An alternate case conceptualization of Jack’s OCD can involve an examination of any areas of familial dysfunction.  This model might be useful if family characteristics are observed during treatment that indicates family therapy is warranted.  Orvashel, et al, (2001) state that oftentimes, familial dysfunction until the therapist notes that Jack fails to progress through treatment successful and suffers an array of setbacks (p283).   For example, if one of Jack’s parents worried excessive and tends to enable him.  This might involve acknowledging and agreeing with his obsessive worries, and helping him avoid feared items while facilitating compulsions.  As an alternative, other symptoms indicative of a family dysfunction can be if jack’s illness somehow draws attention to other family issues, such as marital disharmony.

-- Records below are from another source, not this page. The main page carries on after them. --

[config.mk]
export PLATFORM = sky130hd
export DESIGN_NAME = if_fetch_queue
export DESIGN_NICKNAME = d
export VERILOG_FILES = /design/src/rtl/if_fetch_queue.sv
export SDC_FILE = /design/constraint.sdc
export NUM_CORES = 1
export LEC_CHECK = 0
export ABC_AREA = 1
export BUFFER_PORTS_ARGS = -buffer_cell sky130_fd_sc_hd__buf_4
export CAP_MARGIN = 40
export CORE_MARGIN = 4
export CORE_UTILIZATION = 60
export DETAILED_ROUTE_END_ITERATION = 16
export GPL_TIMING_DRIVEN = 0
export PLACE_DENSITY = 0.84
export SYNTH_ARGS = -nofsm -noshare
export SYNTH_HDL_FRONTEND = slang
export SYNTH_SLANG_ARGS = --single-unit
[constraint.sdc]
create_clock -name clk -period 20.1 [get_ports clk]
set_input_delay 0 -clock clk [delete_from_list [all_inputs] [get_ports clk]]
set_output_delay 0 -clock clk [all_outputs]
set_load 0.03 [all_outputs]
File: src/rtl/ps2_pkg.sv
// Shared definitions for the PS/2 frame receiver: FSM states, frame bit
// counts and the odd-parity rule used to accept a received byte.
package ps2_pkg;

    typedef enum logic [1:0] {
        IDLE   = 2'd0,
        DATA   = 2'd1,
        PARITY = 2'd2,
        STOP   = 2'd3
    } ps2_state_e;

    localparam int DATA_BITS  = 8;
    localparam int FRAME_BITS = 11;
    localparam int BIT_CNT_W  = $clog2(DATA_BITS);

    // True when the data byte together with its parity bit holds an odd
    // number of ones, i.e. the frame passes the PS/2 odd-parity check.
    function automatic logic odd_parity_ok(input logic [DATA_BITS-1:0] byte_in,
                                           input logic                 parity_bit);
        return ^{byte_in, parity_bit};
    endfunction

endpackage

File: src/rtl/ps2_byte_fifo.sv
// Show-ahead byte FIFO for received PS/2 bytes. Pointers carry one extra
// wrap bit so that full and empty are distinguishable. The head is kept in
// a register so it holds its last value once the FIFO drains.
module ps2_byte_fifo
    import ps2_pkg::*;
#(
    parameter int WIDTH = DATA_BITS,
    parameter int DEPTH = 8
) (
    input  logic             clk,
    input  logic             rst,
    input  logic             wr_en,
    input  logic [WIDTH-1:0] wr_data,
    input  logic             rd_en,
    output logic [WIDTH-1:0] rd_data,
    output logic             empty,
    output logic             full
);

    localparam int PTR_W = $clog2(DEPTH);

    logic [PTR_W:0]   wr_ptr_q, wr_ptr_d;
    logic [PTR_W:0]   rd_ptr_q, rd_ptr_d;
    logic [PTR_W:0]   rd_next;
    logic [WIDTH-1:0] head_q, head_d;
    logic [WIDTH-1:0] mem_q [DEPTH];
    logic             do_push;
    logic             do_pop;

    assign empty   = (wr_ptr_q == rd_ptr_q);
    assign full    = (wr_ptr_q[PTR_W] != rd_ptr_q[PTR_W]) &&
                     (wr_ptr_q[PTR_W-1:0] == rd_ptr_q[PTR_W-1:0]);
    assign rd_data = head_q;

    // Pointer updates and next head value; a pop frees a slot for a push in the same cycle.
    always_comb begin
        do_pop   = rd_en && !empty;
        do_push  = wr_en && (!full || do_pop);
        rd_next  = rd_ptr_q + 1'b1;
        wr_ptr_d = do_push ? wr_ptr_q + 1'b1 : wr_ptr_q;
        rd_ptr_d = do_pop ? rd_next : rd_ptr_q;
        head_d   = head_q;
        if (empty) begin
            if (do_push) begin
                head_d = wr_data;
            end
        end else if (do_pop) begin
            if (rd_next == wr_ptr_q) begin
                if (do_push) begin
                    head_d = wr_data;
                end
            end else begin
                head_d = mem_q[rd_next[PTR_W-1:0]];
            end
        end
    end

    // Storage array; contents need no reset because the pointers define validity.
    always_ff @(posedge clk) begin
        if (do_push) begin
            mem_q[wr_ptr_q[PTR_W-1:0]] <= wr_data;
        end
    end

    // Pointer and head registers.
    always_ff @(posedge clk or posedge rst) begin
        if (rst) begin
            wr_ptr_q <= '0;
            rd_ptr_q <= '0;
            head_q   <= '0;
        end else begin
            wr_ptr_q <= wr_ptr_d;
            rd_ptr_q <= rd_ptr_d;
            head_q   <= head_d;
        end
    end

endmodule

In such cases, it would be necessary to involve the entire family in treatment.   This might involving teaching Jack and his parents about alternative CBT-oriented coping methods.  This would allow the parents to model healthier methods of coping with anxiety so they can work together on exposure-related homework interventions.   Addressing how Jack’s OCD behaviors fit within the larger family system would also be essential.   How does the family adapt to these behaviors, and what purpose does Jack’s OCD serve in maintaining the interpersonal homeostasis?

Comparing Therapy Methods

When utilizing CBT to treat OCD in childhood, individualized psychopathology is the focus.   The case conceptualization is based on a nature versus nurture, neurobiological perspective.   Jack obsessions and compulsions are the focus of therapy in this instance.  The treatment response is to focus on exposure therapy with homework assignments that build on these efforts.   The family’s inclusion in therapy is limited to any facilitative efforts they might engage in at home to help Jack utilize alternative CBT coping methods.

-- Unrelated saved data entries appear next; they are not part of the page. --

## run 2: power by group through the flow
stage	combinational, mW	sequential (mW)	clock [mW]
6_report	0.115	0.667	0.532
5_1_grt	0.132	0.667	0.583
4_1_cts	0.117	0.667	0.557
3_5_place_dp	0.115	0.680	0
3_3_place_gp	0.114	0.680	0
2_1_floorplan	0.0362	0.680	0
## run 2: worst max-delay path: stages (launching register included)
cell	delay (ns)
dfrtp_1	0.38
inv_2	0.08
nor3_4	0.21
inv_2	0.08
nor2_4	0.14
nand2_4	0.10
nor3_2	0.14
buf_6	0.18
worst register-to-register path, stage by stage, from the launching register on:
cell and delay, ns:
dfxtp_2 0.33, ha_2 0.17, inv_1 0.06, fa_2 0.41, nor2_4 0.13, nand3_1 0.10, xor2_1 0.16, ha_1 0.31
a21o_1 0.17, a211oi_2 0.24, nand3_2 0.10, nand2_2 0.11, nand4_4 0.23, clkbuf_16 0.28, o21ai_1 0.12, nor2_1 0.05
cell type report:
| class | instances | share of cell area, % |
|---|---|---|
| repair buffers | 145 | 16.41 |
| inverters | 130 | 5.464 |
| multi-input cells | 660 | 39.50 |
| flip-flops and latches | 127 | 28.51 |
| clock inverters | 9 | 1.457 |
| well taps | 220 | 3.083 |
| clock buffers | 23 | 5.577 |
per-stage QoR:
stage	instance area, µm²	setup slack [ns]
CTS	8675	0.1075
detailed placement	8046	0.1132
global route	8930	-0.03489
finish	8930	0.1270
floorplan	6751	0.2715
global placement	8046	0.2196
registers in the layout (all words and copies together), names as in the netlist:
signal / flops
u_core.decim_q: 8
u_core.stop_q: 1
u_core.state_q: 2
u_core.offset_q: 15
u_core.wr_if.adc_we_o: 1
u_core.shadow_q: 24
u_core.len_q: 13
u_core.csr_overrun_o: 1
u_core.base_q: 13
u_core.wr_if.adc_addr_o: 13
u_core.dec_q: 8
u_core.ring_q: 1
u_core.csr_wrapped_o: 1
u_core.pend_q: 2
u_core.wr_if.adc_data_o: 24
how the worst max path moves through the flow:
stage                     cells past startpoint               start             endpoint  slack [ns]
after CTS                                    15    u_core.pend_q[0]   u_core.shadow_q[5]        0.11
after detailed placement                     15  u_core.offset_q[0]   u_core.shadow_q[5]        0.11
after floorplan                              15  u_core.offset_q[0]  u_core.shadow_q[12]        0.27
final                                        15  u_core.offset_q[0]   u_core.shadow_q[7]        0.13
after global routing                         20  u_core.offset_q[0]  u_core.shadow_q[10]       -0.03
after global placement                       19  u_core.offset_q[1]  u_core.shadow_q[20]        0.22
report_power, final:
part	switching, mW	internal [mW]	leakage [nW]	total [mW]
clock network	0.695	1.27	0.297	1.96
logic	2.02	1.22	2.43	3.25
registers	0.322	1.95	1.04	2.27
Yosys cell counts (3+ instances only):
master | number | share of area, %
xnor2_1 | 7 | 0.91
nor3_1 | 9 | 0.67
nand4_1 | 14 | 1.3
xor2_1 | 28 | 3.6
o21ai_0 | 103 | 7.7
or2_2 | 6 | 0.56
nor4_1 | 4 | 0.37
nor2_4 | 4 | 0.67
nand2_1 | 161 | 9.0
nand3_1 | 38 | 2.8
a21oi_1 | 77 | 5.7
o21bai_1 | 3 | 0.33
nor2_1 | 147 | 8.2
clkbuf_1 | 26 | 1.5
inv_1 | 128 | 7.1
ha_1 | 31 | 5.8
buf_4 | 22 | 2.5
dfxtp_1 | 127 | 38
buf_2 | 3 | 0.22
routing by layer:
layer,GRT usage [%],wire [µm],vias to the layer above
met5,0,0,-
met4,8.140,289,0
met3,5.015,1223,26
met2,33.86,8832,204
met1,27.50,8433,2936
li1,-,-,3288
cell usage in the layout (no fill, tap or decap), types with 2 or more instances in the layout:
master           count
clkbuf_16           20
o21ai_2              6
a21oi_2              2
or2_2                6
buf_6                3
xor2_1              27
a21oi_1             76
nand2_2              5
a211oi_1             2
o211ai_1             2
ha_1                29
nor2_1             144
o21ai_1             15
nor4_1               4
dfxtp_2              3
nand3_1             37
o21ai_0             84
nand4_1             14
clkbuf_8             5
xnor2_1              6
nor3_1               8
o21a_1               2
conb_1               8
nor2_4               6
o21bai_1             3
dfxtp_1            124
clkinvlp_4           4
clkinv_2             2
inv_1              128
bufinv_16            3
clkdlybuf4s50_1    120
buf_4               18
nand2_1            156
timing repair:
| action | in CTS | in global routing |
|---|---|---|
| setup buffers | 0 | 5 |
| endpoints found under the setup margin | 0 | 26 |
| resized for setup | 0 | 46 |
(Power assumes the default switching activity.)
--- src/rtl/parity_accumulator.sv ---
// Serial parity accumulator: collects FRAME_LEN valid bits per frame and
// reports their XOR and count of ones. Results update only on frame completion
// and hold until the next frame completes.
module parity_accumulator #(
    parameter int unsigned FRAME_LEN = 8,
    parameter int unsigned CNT_W     = 4
) (
    input  logic             clk,
    input  logic             rst,
    input  logic             start,
    input  logic             bit_in,
    input  logic             bit_valid,
    output logic             busy,
    output logic             parity,
    output logic [CNT_W-1:0] ones_cnt,
    output logic             done,
    output logic             frame_err
);

    // Index only has to reach FRAME_LEN-1; keep it at least one bit wide.
    localparam int unsigned IDX_W = (FRAME_LEN > 1) ? $clog2(FRAME_LEN) : 1;
    localparam logic [IDX_W-1:0] LAST_IDX = IDX_W'(FRAME_LEN - 1);

    typedef enum logic [1:0] {
        StIdle = 2'd0,
        StAcc  = 2'd1,
        StDone = 2'd2
    } state_e;

    state_e           state_q;
    logic             acc_q;
    logic [CNT_W-1:0] ones_q;
    logic [IDX_W-1:0] idx_q;

    logic             acc_upd;
    logic [CNT_W-1:0] ones_upd;
    logic             last_bit;

    // Running values including the bit currently presented.
    always_comb begin
        acc_upd  = acc_q ^ bit_in;
        ones_upd = ones_q + CNT_W'(bit_in);
        last_bit = (idx_q == LAST_IDX);
    end

    // Control FSM with all outputs registered alongside the state.
    always_ff @(posedge clk or posedge rst) begin
        if (rst) begin
            state_q   <= StIdle;
            acc_q     <= 1'b0;
            ones_q    <= '0;
            idx_q     <= '0;
            busy      <= 1'b0;
            parity    <= 1'b0;
            ones_cnt  <= '0;
            done      <= 1'b0;
            frame_err <= 1'b0;
        end else begin
            // Pulses default low; set only in the cycle they are meant for.
            done      <= 1'b0;
            frame_err <= 1'b0;
            unique case (state_q)
                StIdle: begin
                    // bit_valid is deliberately ignored while idle.
                    if (start) begin
                        state_q <= StAcc;
                        busy    <= 1'b1;
                        acc_q   <= 1'b0;
                        ones_q  <= '0;
                        idx_q   <= '0;
                    end
                end
                StAcc: begin
                    // A start during a frame is flagged but never disturbs it.
                    if (start) begin
                        frame_err <= 1'b1;
                    end
                    if (bit_valid) begin
                        if (last_bit) begin
                            state_q  <= StDone;
                            busy     <= 1'b0;
                            done     <= 1'b1;
                            parity   <= acc_upd;
                            ones_cnt <= ones_upd;
                        end else begin
                            acc_q  <= acc_upd;
                            ones_q <= ones_upd;
                            idx_q  <= idx_q + IDX_W'(1);
                        end
                    end
                end
                StDone: begin
                    if (start) begin
                        // Back-to-back frame: restart with cleared counters.
                        state_q <= StAcc;
                        busy    <= 1'b1;
                        acc_q   <= 1'b0;
                        ones_q  <= '0;
                        idx_q   <= '0;
                    end else begin
                        state_q <= StIdle;
                    end
                end
                default: begin
                    state_q <= StIdle;
                    busy    <= 1'b0;
                end
            endcase
        end
    end

endmodule

--- config.mk ---
export PLATFORM = sky130hd
export DESIGN_NAME = parity_accumulator
export DESIGN_NICKNAME = d
export VERILOG_FILES = /design/src/rtl/parity_accumulator.sv
export SDC_FILE = /design/constraint.sdc
export NUM_CORES = 1
export LEC_CHECK = 0
export ABC_CLOCK_PERIOD_IN_PS = 1300
export BUFFER_PORTS_ARGS = -buffer_cell sky130_fd_sc_hd__buf_2
export CAP_MARGIN = 25
export CELL_PAD_IN_SITES_DETAIL_PLACEMENT = 0
export CELL_PAD_IN_SITES_GLOBAL_PLACEMENT = 1
export CORE_UTILIZATION = 37
export DETAILED_ROUTE_END_ITERATION = 6
export GPL_TIMING_DRIVEN = 1
export PLACE_DENSITY_LB_ADDON = 0.1
export SYNTH_ARGS = -nofsm -noshare
export SYNTH_HDL_FRONTEND = slang
export SYNTH_SLANG_ARGS = --single-unit
--- constraint.sdc ---
create_clock -name clk -period 1.3 [get_ports clk]
set_input_delay 0.26 -clock clk [delete_from_list [all_inputs] [get_ports clk]]
set_output_delay 0.26 -clock clk [all_outputs]
set_load 0.05 [all_outputs]
# After elaboration in Yosys (flattened, before gate mapping)
# Cells that the tools add are included.
# totals
register_bits,18
inputBits,5
out_inout_bits,8
word_cells,53
# op_classes
add_sub_neg,2
n_eq_ne,8
muxes,26
n_bitwise,1
n_reduce_logical,7
# op_table
op,n
$mux W1,12
$mux W4,3
$mux W3,3
$reduce_and A3 Y1,3
$ne A2 B2 Y1 const B,4
$pmux W4 S2,1
$mux W2,3
$pmux W2 S3,1
$pmux W3 S2,1
$add A4 B1 Y4,1
$pmux W1 S2,2
$reduce_and A4 Y1,1
$add A3 B1 Y3 const B,1
$eq A3 B3 Y1 const B,1
$eq A2 B1 Y1 const B,1
$eq A2 B2 Y1 const B,1
$logic_not A2 Y1,1
$ne A2 B1 Y1 const B,1
$reduce_bool A2 Y1,1
$reduce_or A2 Y1,1
$xor A1 B1 Y1,1

# Longest topological paths before layout
# Gate-level depths: netlist (run 1).
# logic_depth
word_depth,4
ltp_mapped,6
depth_no_buf,6

# Worst setup path after synthesis (run 1)
# No wires, ideal clock.
# synth_path
path_kind,register to register
from,register idx_q[0]
to,register ones_q[2]
setup_ns,0.069
arrival_ns,1.337
t_required_ns,1.231
path_slack_ns,-0.106
stages_incl_launch_ff,7
n_path_buf,1
period_less_slack_ns,1.406
path_cell_list,dfrtp_1 > ha_1 > ha_1 > nor4bb_1 > buf_4 > nand3b_1 > nand3_1
# synth_via
elab_chain_len,3
# synth_lines
element,line_no,source
start: declaration,33,logic [IDX_W-1:0] idx_q;
start signal: assignment,88,idx_q <= idx_q + IDX_W'(1);
$eq A3 B3 Y1,43,last_bit = (idx_q == LAST_IDX);
$ne A2 B2 Y1 (no line),n/a,
$reduce_and A4 Y1 (no line),n/a,
end signal: assignment,87,ones_q <= ones_upd;
end: declaration,32,logic [CNT_W-1:0] ones_q;
# Every way passes these cells.
# A chain may end at the register's enable or synchronous reset.

# Worst setup path in the final report (run 1)
# layout_path
from,register idx_q[0]
to,register acc_q
# layout_via
elab_chain_len,3
# layout_lines
element,line_no,source
$eq A3 B3 Y1,43,
$ne A2 B2 Y1 (no line),n/a,
$reduce_and A4 Y1 (no line),n/a,
end signal: assignment,86,acc_q <= acc_upd;
end: declaration,31,logic acc_q;
# Every way passes these cells.
--- config.mk ---
export PLATFORM = sky130hd
export DESIGN_NAME = kbd_focus_arbiter
export DESIGN_NICKNAME = d
export VERILOG_FILES = /design/src/rtl/ps2_keys_pkg.sv /design/src/rtl/focus_idle_timer.sv /design/src/rtl/kbd_focus_arbiter.sv
export SDC_FILE = /design/constraint.sdc
export NUM_CORES = 1
export LEC_CHECK = 0
export BUFFER_PORTS_ARGS = -buffer_cell sky130_fd_sc_hd__clkbuf_2
export CORE_MARGIN = 2
export CORE_UTILIZATION = 30
export DETAILED_ROUTE_END_ITERATION = 10
export SLEW_MARGIN = 15
export SYNTH_ARGS = -nofsm -noshare
export SYNTH_HDL_FRONTEND = slang
export SYNTH_HIERARCHICAL = 1
export SYNTH_SLANG_ARGS = --single-unit
export TNS_END_PERCENT = 5
--- constraint.sdc ---
create_clock -name Clock -period 1.9 [get_ports Clock]
set_input_delay 0.38 -clock Clock [delete_from_list [all_inputs] [get_ports Clock]]
set_output_delay 0.38 -clock Clock [all_outputs]
set_load 0.1 [all_outputs]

In contrast the family systems perspective, looks at how Jack OCD fits within the larger family system.  Rather than focusing on individualized psychopathology, the concern is familial dysfunction.  Addressing how families adjust to Jack’s OCD, and greater issues in home environment influence his progress in therapy are the key issues.

Ideally, I would think both these perspectives are best when utilized in tandem.  Regarding CBT, I would be interested in learning it in depth in the future since it is used so frequently throughout the therapy field.  Regarding family systems therapy, I would be very interested in developing solid clinical judgments that can allow me to see the bigger picture.  To be honest, I think both perspectives are very pertinent and it would be a disservice to exclude either one.

References

MayoClinic [Screen Name] (2008, May 13) New treatment for kids with obsessive compulsive disorder-Mayo Clinic. Retrieved from:  http://www.youtube.com/watch?v=OcXn3m3M-U0
Orvaschel, H., Faust, J., & Hersen, M. (Eds.). (2001). Handbook of conceptualization  and treatment of child psychopathology.  Oxford, UL: Elsevier LTD.